The five C/C composites are made of the CF, PyC, and pores (Fig.2). The CF structure is the skin-core structure. The crystallites of PyC are arranged in the strip on the surface of the CF, in which carbon atom plane are parallel to the direction of fiber axis. In the process of chemical vapor deposition, the small pores between the CF are filled by the PyC, but the larger pores between the fiber bundles are difficult to be densified because of slow deposition or surface crust.
Fig.2-microstructures-of-five-CC-composite.-
These remained pores result in the discontinuous distribution of PyC. The five composites possess the different porosity owing to the different preform architectures and manufacture technologies (table 1), and there are also large differences in the growth characteristic of PyC such as the crystallite size and orderliness degree, shown in Table 2.

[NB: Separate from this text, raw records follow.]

<file path="src/rtl/sra_pkg.sv">
// Purpose: Constants and types for the alignment event logic.
// Assumes: One 20 MHz clock, classic Wishbone register access.
// Notes: Register offsets are byte addresses of 32-bit words.
// Overview of operation
// - Sample the alignment input on every rising clock edge; detect events there.
// - An event is a rising sampled input or a 0-to-1 software bit change.
// - Events come from the pin or a software register bit, selectable.
// - Every event, first included, resets the interleave clock divider.
// - Count events; oscillator phase and multiframe counter reset from the third on.
// - Events align the multiframe boundary and reset filters and timing blocks.
// - Frame and multiframe clocks derive from the device clock and events.
// - A programmable delay sits on the alignment input path for skew.
// - Divider mask blocks events from the clock divider.
// - Oscillator-link mask blocks events from oscillator and link block.
package sra_pkg;
  localparam logic [3:0] SRA_ADDR_CTRL = 4'h0;
  localparam logic [3:0] SRA_ADDR_DELAY = 4'h4;
  localparam logic [3:0] SRA_ADDR_FRAME = 4'h8;
  localparam logic [3:0] SRA_ADDR_STATUS = 4'hc;
  // Control register fields
  localparam int SRA_CTRL_SW_BIT = 0;
  localparam int SRA_CTRL_SRC_SW = 1;
  localparam int SRA_CTRL_DIV_MASK = 2;
  localparam int SRA_CTRL_OSC_MASK = 3;
  localparam int SRA_CTRL_CNT_CLR = 4;
  localparam int SRA_DELAY_W = 4;
  localparam int SRA_DELAY_TAPS = 16;
  localparam int SRA_CNT_W = 8;
  localparam int SRA_DIV_W = 2;
  localparam int SRA_FRAME_W = 4;
  localparam int SRA_MF_W = 5;
  localparam logic [SRA_CNT_W-1:0] SRA_FIRST_LATE_EVENT = 8'h03;
  localparam logic [4:0] SRA_CTRL_RESET = 5'h00;
  localparam logic [SRA_DELAY_W-1:0] SRA_DELAY_RESET = 4'h0;
  localparam logic [SRA_FRAME_W-1:0] SRA_FRAME_LEN_RESET = 4'h3;
  localparam logic [SRA_MF_W-1:0] SRA_MF_LEN_RESET = 5'h0f;

  typedef struct packed {
    logic cyc;
    logic stb;
    logic we;
    logic [3:0] sel;
    logic [3:0] adr;
    logic [31:0] dat;
  } sra_wb_req_type;

  typedef struct packed {
    logic divider_reset;
    logic oscillator_reset;
    logic multiframe_reset;
    logic filter_reset;
  } sra_resets_type;
endpackage : sra_pkg

</file>
<file path="src/rtl/sra_align.sv">
// Purpose: Alignment event detection, counting, masking and local clock generation.
// Assumes: Pin input synchronous to clock; Wishbone classic slave, one wait cycle.
// Notes: Unmapped addresses are acked and read as zero; writes there are dropped.
// Notes: The event count saturates at its top value; an event beats a clear in one cycle.
//
// The placing of the registers and the Wishbone slave port were chosen for this implementation.
`timescale 1ns/1ns
module sra_align (
  input wire logic clock,
  input wire logic rst_b,
  input wire logic align_pin,
  input wire logic link_sync_request_input,
  input wire sra_pkg::sra_wb_req_type wb_req,
  output logic [31:0] wb_dat_o,
  output logic wb_ack_o,
  output sra_pkg::sra_resets_type resets,
  output logic local_frame_tick,
  output logic local_multiframe_tick,
  output logic link_sync_active
);
  typedef enum logic [1:0] {SRA_IDLE, SRA_ACK} sra_bus_state_type;

  sra_bus_state_type bus_q, bus_d;
  logic [4:0] ctrl_q, ctrl_d;
  logic [sra_pkg::SRA_DELAY_W-1:0] delay_q, delay_d;
  logic [sra_pkg::SRA_FRAME_W-1:0] frame_len_q, frame_len_d;
  logic [sra_pkg::SRA_MF_W-1:0] mf_len_q, mf_len_d;
  logic [31:0] rdat_q, rdat_d;
  logic [sra_pkg::SRA_DELAY_TAPS-1:0] tap_q;
  logic sampled_q, prev_pin_q, prev_sw_q;
  logic [sra_pkg::SRA_CNT_W-1:0] count_q, count_d;
  sra_pkg::sra_resets_type resets_q, resets_d;
  logic [sra_pkg::SRA_DIV_W-1:0] div_q, div_d;
  logic [sra_pkg::SRA_FRAME_W-1:0] frame_q, frame_d;
  logic [sra_pkg::SRA_MF_W-1:0] mf_q, mf_d;
  logic ftick_q, ftick_d, mtick_q, mtick_d, sync_q;
  logic pin_event, sw_event, align_event, late_event, access, wr_en;

  // Delay line: each tap is one clock of delay on the pin path
  logic [sra_pkg::SRA_DELAY_TAPS-1:0] tap_d;
  genvar t;
  generate
    for (t = 0; t < sra_pkg::SRA_DELAY_TAPS; t = t + 1) begin : g_tap
      if (t == 0) begin : g_head
        assign tap_d[t] = align_pin;
      end else begin : g_link
        assign tap_d[t] = tap_q[t-1];
      end
    end
  endgenerate

  always_ff @(posedge clock or negedge rst_b) begin
    if (!rst_b) begin
      tap_q <= '0;
    end else begin
      tap_q <= tap_d;
    end
  end

  assign access = wb_req.cyc && wb_req.stb && (bus_q == SRA_IDLE);
  assign wr_en = access && wb_req.we && wb_req.sel[0];

  // Register file decode; one wait state before the ack
  always_comb begin
    bus_d = bus_q;
    ctrl_d = ctrl_q;
    delay_d = delay_q;
    frame_len_d = frame_len_q;
    mf_len_d = mf_len_q;
    rdat_d = rdat_q;
    // Count clear is self clearing
    ctrl_d[sra_pkg::SRA_CTRL_CNT_CLR] = 1'b0;
    case (bus_q)
      SRA_IDLE: begin
        if (access) begin
          bus_d = SRA_ACK;
          rdat_d = 32'h0000_0000;
          case (wb_req.adr)
            sra_pkg::SRA_ADDR_CTRL: begin
              rdat_d[4:0] = ctrl_q;
              if (wr_en) begin
                ctrl_d = wb_req.dat[4:0];
              end
            end
            sra_pkg::SRA_ADDR_DELAY: begin
              rdat_d[sra_pkg::SRA_DELAY_W-1:0] = delay_q;
              if (wr_en) begin
                delay_d = wb_req.dat[sra_pkg::SRA_DELAY_W-1:0];
              end
            end
            sra_pkg::SRA_ADDR_FRAME: begin
              rdat_d[sra_pkg::SRA_FRAME_W-1:0] = frame_len_q;
              rdat_d[8 +: sra_pkg::SRA_MF_W] = mf_len_q;
              if (wr_en) begin
                frame_len_d = wb_req.dat[sra_pkg::SRA_FRAME_W-1:0];
              end
              if (wr_en && wb_req.sel[1]) begin
                mf_len_d = wb_req.dat[8 +: sra_pkg::SRA_MF_W];
              end
            end
            sra_pkg::SRA_ADDR_STATUS: begin
              rdat_d[sra_pkg::SRA_CNT_W-1:0] = count_q;
              rdat_d[8] = sampled_q;
              rdat_d[9] = sync_q;
              rdat_d[10 +: sra_pkg::SRA_DIV_W] = div_q;
            end
            default: begin
              rdat_d = 32'h0000_0000;
            end
          endcase
        end
      end
      SRA_ACK: begin
        bus_d = SRA_IDLE;
      end
      default: begin
        bus_d = SRA_IDLE;
      end
    endcase
  end

  always_ff @(posedge clock or negedge rst_b) begin
    if (!rst_b) begin
      bus_q <= SRA_IDLE;
      ctrl_q <= sra_pkg::SRA_CTRL_RESET;
      delay_q <= sra_pkg::SRA_DELAY_RESET;
      frame_len_q <= sra_pkg::SRA_FRAME_LEN_RESET;
      mf_len_q <= sra_pkg::SRA_MF_LEN_RESET;
      rdat_q <= 32'h0000_0000;
    end else begin
      bus_q <= bus_d;
      ctrl_q <= ctrl_d;
      delay_q <= delay_d;
      frame_len_q <= frame_len_d;
      mf_len_q <= mf_len_d;
      rdat_q <= rdat_d;
    end
  end

  // Ack comes straight from the state register, so it never glitches
  assign wb_ack_o = (bus_q == SRA_ACK);
  assign wb_dat_o = rdat_q;

  // Tap select and edge history; both histories reset low like an idle pin
  logic sampled_d;
  logic prev_pin_d;
  logic prev_sw_d;
  always_comb begin
    sampled_d = tap_q[delay_q];
    prev_pin_d = sampled_q;
    prev_sw_d = ctrl_q[sra_pkg::SRA_CTRL_SW_BIT];
  end

  always_ff @(posedge clock or negedge rst_b) begin
    if (!rst_b) begin
      sampled_q <= 1'b0;
      prev_pin_q <= 1'b0;
      prev_sw_q <= 1'b0;
    end else begin
      sampled_q <= sampled_d;
      prev_pin_q <= prev_pin_d;
      prev_sw_q <= prev_sw_d;
    end
  end

  // Edge detection on the delayed pin and on the software bit
  // Only the selected source can raise an event
  assign pin_event = sampled_q && !prev_pin_q;
  assign sw_event = ctrl_q[sra_pkg::SRA_CTRL_SW_BIT] && !prev_sw_q;
  assign align_event = ctrl_q[sra_pkg::SRA_CTRL_SRC_SW] ? sw_event : pin_event;

  // Counter saturates so a long pulse train never wraps back below three
  logic count_full;
  logic count_clear;
  assign count_full = (count_q == {sra_pkg::SRA_CNT_W{1'b1}});
  assign count_clear = ctrl_q[sra_pkg::SRA_CTRL_CNT_CLR];

  always_comb begin
    count_d = count_q;
    if (align_event) begin
      if (!count_full) begin
        count_d = count_q + 8'h01;
      end
    end else if (count_clear) begin
      count_d = 8'h00;
    end
  end

  always_ff @(posedge clock or negedge rst_b) begin
    if (!rst_b) begin
      count_q <= 8'h00;
    end else begin
      count_q <= count_d;
    end
  end

  // Late events need the count including this event, hence count_d
  assign late_event = align_event && (count_d >= sra_pkg::SRA_FIRST_LATE_EVENT);

  // Filters follow every event; only divider and oscillator-link paths are maskable
  always_comb begin
    resets_d = '0;
    resets_d.divider_reset = align_event && !ctrl_q[sra_pkg::SRA_CTRL_DIV_MASK];
    resets_d.oscillator_reset = late_event && !ctrl_q[sra_pkg::SRA_CTRL_OSC_MASK];
    resets_d.multiframe_reset = late_event && !ctrl_q[sra_pkg::SRA_CTRL_OSC_MASK];
    resets_d.filter_reset = align_event;
  end

  always_ff @(posedge clock or negedge rst_b) begin
    if (!rst_b) begin
      resets_q <= '0;
    end else begin
      resets_q <= resets_d;
    end
  end

  // Divider phase restarts on every unmasked event
  always_comb begin
    if (resets_d.divider_reset) begin
      div_d = '0;
    end else begin
      div_d = div_q + 2'h1;
    end
  end

  always_ff @(posedge clock or negedge rst_b) begin
    if (!rst_b) begin
      div_q <= '0;
    end else begin
      div_q <= div_d;
    end
  end

  // Frame counter; a multiframe reset restarts it so the boundary lands on the event
  logic frame_wrap;
  assign frame_wrap = (frame_q == frame_len_q);

  always_comb begin
    frame_d = frame_q;
    ftick_d = 1'b0;
    if (resets_d.multiframe_reset) begin
      frame_d = '0;
    end else if (frame_wrap) begin
      frame_d = '0;
      ftick_d = 1'b1;
    end else begin
      frame_d = frame_q + 4'h1;
    end
  end

  always_ff @(posedge clock or negedge rst_b) begin
    if (!rst_b) begin
      frame_q <= '0;
      ftick_q <= 1'b0;
    end else begin
      frame_q <= frame_d;
      ftick_q <= ftick_d;
    end
  end

  // Multiframe counter advances once per frame wrap
  always_comb begin
    mf_d = mf_q;
    mtick_d = 1'b0;
    if (resets_d.multiframe_reset) begin
      mf_d = '0;
    end else if (frame_wrap) begin
      if (mf_q == mf_len_q) begin
        mf_d = '0;
        mtick_d = 1'b1;
      end else begin
        mf_d = mf_q + 5'h01;
      end
    end
  end

  always_ff @(posedge clock or negedge rst_b) begin
    if (!rst_b) begin
      mf_q <= '0;
      mtick_q <= 1'b0;
    end else begin
      mf_q <= mf_d;
      mtick_q <= mtick_d;
    end
  end

  // Link sync request is active low; mirrored one clock late
  logic sync_d;
  always_comb begin
    sync_d = !link_sync_request_input;
  end

  always_ff @(posedge clock or negedge rst_b) begin
    if (!rst_b) begin
      sync_q <= 1'b0;
    end else begin
      sync_q <= sync_d;
    end
  end

  assign resets = resets_q;
  assign local_frame_tick = ftick_q;
  assign local_multiframe_tick = mtick_q;
  assign link_sync_active = sync_q;
endmodule : sra_align

</file>
[src/logic/wmi_pkg.sv]
// Constants and types for the wake, measurement and interrupt block.
// Contract
// - After reset measurement mode is off, wake inputs normal, pass switch open.
// - Measurement enabled closes the pass switch only in normal mode.
// - Measurement enabled disables pulls of inputs one and two and gates them.
// - Pull, filter and wake-enable writes for inputs one, two stay stored but are ignored.
// - Measurement enabled stops status and level updates for inputs one and two.
// - Sleep in measurement mode with only inputs one/two as wake sources sets failure, enters restart.
// - Wake filter times are 16 us or 64 us from the oscillator.
// - Interrupt output is push-pull, high when idle, low during a pulse.
// - In normal and stop mode each pulse lasts the pulse width, self releasing.
// - Output stays high at least the minimum gap between pulses.
// - Pulse width and minimum gap are both 100 us.
// - An interrupt never changes the operating mode by itself.
// - Class bit 0 lets only enabled latched wake events interrupt.
// - Class bit 1 adds latched failures; live level status never interrupts.
// - Restart or fail-safe errors, power-on and device status bits never interrupt.
// - A stop command interrupts if any wake status bit is still set.
// - Host-visible status is refreshed at each falling edge of a pulse.
// - Latched events stay set until the host clears them.
// - In init mode the interrupt pin is the configuration select input.
package wmi_pkg;
    localparam int unsigned CLK_MHZ = 100;
    localparam int unsigned SHORT_FILTER_US = 16;
    localparam int unsigned LONG_FILTER_US = 64;
    localparam int unsigned IRQ_WIDTH_US = 100;
    localparam int unsigned IRQ_MIN_GAP_US = 100;
    localparam int unsigned SHORT_FILTER_CYC = SHORT_FILTER_US * CLK_MHZ;
    localparam int unsigned LONG_FILTER_CYC = LONG_FILTER_US * CLK_MHZ;
    localparam int unsigned IRQ_WIDTH_CYC = IRQ_WIDTH_US * CLK_MHZ;
    localparam int unsigned IRQ_MIN_GAP_CYC = IRQ_MIN_GAP_US * CLK_MHZ;
    localparam int unsigned NUM_WAKE = 3;
    localparam int unsigned NUM_FAIL = 8;
    localparam logic [2:0] WAKE_STAT_RESET = 3'h0;
    localparam logic [1:0] PULL_NONE = 2'h0;
    localparam logic [1:0] PULL_DOWN = 2'h1;
    localparam logic [1:0] PULL_UP = 2'h2;
    localparam logic [1:0] PULL_AUTO = 2'h3;
    localparam logic [1:0] FILT_STATIC_SHORT = 2'h0;
    localparam logic [1:0] FILT_STATIC_LONG = 2'h1;
    // Operating modes of the device, driven in from the mode controller.
    typedef enum logic [2:0] {
        WMI_MODE_INIT = 3'h0,
        WMI_MODE_NORMAL = 3'h1,
        WMI_MODE_STOP = 3'h2,
        WMI_MODE_SLEEP = 3'h3,
        WMI_MODE_RESTART = 3'h4,
        WMI_MODE_FAILSAFE = 3'h5
    } wmi_mode_t;
endpackage : wmi_pkg
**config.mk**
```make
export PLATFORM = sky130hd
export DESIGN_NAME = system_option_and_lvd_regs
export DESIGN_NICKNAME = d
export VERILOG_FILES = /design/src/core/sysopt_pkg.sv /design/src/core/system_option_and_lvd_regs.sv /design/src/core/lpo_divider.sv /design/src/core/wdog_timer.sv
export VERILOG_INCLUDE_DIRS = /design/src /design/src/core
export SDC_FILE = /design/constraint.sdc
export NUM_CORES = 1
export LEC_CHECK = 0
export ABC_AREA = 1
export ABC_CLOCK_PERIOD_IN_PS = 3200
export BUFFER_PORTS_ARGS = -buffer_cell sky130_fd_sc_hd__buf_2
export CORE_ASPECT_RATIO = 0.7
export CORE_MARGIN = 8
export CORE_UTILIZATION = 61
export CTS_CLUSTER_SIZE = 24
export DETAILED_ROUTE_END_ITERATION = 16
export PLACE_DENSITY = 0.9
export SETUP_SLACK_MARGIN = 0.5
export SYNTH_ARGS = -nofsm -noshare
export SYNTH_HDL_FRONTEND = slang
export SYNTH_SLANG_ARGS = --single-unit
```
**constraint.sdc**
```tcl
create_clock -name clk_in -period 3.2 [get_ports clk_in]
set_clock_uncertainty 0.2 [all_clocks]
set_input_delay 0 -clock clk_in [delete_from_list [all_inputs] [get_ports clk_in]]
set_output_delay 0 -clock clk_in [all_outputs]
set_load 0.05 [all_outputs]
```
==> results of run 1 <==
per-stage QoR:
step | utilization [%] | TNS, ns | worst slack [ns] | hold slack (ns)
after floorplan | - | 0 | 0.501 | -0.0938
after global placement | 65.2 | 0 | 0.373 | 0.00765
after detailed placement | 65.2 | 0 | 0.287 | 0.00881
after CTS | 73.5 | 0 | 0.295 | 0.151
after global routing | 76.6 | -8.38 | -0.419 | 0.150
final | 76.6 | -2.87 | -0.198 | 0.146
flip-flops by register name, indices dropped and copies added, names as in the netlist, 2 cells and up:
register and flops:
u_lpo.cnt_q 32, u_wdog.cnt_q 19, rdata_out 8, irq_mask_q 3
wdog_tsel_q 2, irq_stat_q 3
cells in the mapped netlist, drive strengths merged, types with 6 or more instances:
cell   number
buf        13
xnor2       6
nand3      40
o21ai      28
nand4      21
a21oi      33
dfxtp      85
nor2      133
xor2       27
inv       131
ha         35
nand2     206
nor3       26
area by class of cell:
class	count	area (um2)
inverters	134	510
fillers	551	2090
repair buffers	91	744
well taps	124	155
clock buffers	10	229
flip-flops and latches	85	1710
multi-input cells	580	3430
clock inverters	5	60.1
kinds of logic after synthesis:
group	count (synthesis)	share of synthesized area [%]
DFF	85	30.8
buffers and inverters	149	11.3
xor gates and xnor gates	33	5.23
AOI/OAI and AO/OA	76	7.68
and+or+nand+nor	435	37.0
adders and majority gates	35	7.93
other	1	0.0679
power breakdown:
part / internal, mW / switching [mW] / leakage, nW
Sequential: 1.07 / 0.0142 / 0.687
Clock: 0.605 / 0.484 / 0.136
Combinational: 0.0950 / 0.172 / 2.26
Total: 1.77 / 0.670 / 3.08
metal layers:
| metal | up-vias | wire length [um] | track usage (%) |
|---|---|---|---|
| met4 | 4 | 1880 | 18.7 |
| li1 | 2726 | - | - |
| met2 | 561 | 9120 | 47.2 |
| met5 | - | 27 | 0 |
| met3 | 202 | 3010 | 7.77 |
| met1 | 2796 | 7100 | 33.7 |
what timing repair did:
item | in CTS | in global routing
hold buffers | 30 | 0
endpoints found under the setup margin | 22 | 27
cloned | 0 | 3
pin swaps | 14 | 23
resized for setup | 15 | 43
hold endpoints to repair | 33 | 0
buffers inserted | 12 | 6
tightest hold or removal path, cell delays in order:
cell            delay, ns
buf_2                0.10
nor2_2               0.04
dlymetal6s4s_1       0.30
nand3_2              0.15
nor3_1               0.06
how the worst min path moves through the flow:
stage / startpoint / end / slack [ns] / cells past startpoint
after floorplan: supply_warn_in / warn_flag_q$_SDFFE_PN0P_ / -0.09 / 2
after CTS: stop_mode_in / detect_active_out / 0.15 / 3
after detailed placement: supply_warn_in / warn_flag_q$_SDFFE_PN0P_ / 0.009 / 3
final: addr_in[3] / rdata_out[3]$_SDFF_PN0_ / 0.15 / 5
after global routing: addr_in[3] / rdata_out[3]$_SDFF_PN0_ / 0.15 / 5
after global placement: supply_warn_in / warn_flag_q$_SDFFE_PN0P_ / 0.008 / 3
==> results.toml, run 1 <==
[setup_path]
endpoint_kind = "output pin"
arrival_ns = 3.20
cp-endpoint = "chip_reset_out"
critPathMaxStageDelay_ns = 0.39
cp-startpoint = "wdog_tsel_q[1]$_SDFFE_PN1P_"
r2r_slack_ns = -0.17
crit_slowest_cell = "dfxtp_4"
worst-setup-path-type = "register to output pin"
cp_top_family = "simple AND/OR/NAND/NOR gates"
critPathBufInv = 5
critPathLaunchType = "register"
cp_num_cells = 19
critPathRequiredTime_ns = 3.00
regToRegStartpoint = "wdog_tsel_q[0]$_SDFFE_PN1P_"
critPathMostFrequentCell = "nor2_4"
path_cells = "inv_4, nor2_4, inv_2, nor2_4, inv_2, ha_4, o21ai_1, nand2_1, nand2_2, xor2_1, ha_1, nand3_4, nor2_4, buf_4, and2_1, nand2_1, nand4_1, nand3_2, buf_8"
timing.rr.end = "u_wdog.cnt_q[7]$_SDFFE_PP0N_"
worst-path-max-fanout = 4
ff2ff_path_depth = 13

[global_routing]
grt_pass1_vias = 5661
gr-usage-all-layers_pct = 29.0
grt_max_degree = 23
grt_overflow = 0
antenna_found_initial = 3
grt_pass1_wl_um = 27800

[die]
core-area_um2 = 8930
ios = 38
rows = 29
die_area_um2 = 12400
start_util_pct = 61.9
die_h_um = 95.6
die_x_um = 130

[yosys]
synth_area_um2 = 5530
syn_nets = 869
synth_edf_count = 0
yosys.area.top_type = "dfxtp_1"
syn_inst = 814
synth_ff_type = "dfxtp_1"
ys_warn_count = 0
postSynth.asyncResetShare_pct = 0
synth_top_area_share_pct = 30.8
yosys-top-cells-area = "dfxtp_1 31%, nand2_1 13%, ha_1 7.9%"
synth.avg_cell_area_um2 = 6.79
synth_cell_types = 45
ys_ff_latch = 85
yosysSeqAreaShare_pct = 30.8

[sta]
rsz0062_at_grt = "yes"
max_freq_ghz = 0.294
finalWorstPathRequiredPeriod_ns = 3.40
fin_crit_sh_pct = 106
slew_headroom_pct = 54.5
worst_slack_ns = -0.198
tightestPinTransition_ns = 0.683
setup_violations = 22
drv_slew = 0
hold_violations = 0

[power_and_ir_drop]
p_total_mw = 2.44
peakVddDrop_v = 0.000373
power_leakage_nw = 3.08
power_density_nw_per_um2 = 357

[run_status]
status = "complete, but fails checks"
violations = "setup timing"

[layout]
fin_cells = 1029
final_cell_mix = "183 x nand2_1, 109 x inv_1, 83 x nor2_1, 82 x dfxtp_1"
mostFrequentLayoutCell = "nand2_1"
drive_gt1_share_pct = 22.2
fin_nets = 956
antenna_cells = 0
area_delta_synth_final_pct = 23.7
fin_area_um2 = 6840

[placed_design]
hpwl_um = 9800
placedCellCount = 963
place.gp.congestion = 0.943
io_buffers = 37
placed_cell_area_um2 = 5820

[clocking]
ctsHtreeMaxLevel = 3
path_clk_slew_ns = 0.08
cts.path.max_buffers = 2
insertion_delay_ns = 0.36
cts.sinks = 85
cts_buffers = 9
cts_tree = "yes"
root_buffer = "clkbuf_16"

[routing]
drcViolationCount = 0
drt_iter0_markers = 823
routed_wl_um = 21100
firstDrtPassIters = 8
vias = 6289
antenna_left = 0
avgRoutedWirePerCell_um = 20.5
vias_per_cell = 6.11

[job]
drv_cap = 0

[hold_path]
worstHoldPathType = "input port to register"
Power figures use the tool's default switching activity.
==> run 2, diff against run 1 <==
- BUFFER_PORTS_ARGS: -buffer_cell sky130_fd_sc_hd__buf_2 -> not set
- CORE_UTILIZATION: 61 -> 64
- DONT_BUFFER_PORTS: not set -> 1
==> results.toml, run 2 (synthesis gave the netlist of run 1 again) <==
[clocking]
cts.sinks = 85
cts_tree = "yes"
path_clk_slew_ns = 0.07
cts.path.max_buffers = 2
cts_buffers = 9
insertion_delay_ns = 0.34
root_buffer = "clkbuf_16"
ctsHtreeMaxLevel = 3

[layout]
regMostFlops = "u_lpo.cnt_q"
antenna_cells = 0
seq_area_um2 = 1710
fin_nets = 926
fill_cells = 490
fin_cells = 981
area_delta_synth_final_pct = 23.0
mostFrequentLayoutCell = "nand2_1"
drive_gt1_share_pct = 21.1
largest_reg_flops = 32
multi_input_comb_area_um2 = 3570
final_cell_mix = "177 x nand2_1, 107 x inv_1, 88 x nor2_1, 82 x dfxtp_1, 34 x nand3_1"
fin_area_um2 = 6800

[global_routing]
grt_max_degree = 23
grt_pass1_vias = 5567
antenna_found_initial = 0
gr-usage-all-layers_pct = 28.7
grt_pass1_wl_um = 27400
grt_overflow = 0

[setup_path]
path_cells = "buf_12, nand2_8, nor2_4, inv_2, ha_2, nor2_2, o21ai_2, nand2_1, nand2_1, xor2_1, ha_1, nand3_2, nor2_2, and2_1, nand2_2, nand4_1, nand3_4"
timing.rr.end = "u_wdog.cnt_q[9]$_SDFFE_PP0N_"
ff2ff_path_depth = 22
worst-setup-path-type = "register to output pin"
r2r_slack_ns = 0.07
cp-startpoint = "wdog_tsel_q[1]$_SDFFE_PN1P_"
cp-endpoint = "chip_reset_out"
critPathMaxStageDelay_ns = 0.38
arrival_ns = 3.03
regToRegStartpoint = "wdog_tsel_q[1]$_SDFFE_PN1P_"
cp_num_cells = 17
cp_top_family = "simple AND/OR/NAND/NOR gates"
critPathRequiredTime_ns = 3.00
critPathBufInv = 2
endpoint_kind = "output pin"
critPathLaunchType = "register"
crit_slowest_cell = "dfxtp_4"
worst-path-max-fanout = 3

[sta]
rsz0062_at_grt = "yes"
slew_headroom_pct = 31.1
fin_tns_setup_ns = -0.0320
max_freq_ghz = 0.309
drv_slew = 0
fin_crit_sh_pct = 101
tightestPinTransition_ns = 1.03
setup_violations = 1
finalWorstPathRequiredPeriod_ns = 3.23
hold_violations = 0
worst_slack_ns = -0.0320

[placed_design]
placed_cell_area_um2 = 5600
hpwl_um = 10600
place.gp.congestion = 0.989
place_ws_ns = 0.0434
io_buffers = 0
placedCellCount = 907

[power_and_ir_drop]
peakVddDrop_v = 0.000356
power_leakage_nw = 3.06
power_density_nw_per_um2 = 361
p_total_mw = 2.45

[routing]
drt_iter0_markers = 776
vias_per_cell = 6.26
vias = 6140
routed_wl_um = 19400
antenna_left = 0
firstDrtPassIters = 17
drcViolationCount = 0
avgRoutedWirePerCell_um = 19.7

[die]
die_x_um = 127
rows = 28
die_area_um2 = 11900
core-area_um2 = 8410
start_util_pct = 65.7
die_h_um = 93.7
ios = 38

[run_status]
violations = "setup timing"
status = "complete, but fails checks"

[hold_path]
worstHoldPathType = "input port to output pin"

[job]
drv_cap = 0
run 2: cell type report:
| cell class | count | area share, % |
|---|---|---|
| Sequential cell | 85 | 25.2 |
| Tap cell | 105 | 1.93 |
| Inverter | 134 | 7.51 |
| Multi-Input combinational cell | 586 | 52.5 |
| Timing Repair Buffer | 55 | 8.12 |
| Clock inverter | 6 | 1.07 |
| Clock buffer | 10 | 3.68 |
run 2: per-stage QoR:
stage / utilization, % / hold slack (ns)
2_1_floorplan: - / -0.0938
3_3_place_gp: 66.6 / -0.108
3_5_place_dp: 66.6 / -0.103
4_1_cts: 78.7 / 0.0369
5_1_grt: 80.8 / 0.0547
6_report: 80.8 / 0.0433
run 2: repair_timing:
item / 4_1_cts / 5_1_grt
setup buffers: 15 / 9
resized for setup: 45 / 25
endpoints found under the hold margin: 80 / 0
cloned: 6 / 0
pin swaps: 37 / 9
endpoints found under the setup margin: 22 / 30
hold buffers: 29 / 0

Table 1.-relationship between CTE and density of CC composite
Table 2.-X-ray diffraction data of the matrix carbon in the five CC composites
The microstructures of PyC in the five composites are shown in Fig.2 under the polarized light conditions. Composites 1#, 4#, and 5#, have the same preform architectures and the different PyC microstructures. In composites 5#, the PyC is mainly composed of rough laminar tissue, which grows around the CF in the form of ringed multilayer, but in composites 1# and 4#, the PyC consists chiefly of the smooth laminar and isotropic tissue, respectively. In composites 3#, the PyC is filled well in the fiber bundles and between the carbon cloth layers, and the PyC is made mainly up of SL tissue. As for composite 2#, it is composed of the chopped fiber, the resin carbon, and PyC. The resin carbon possesses ISO tissue, and the PyC exists around the resin carbon, but it is weak in optical activity and loose in the structures with leading to the largest discontinuity of the matrix carbon. The microstructures of the matrix carbon and the preform architectures result in the different thermal properties of the five C/C composites.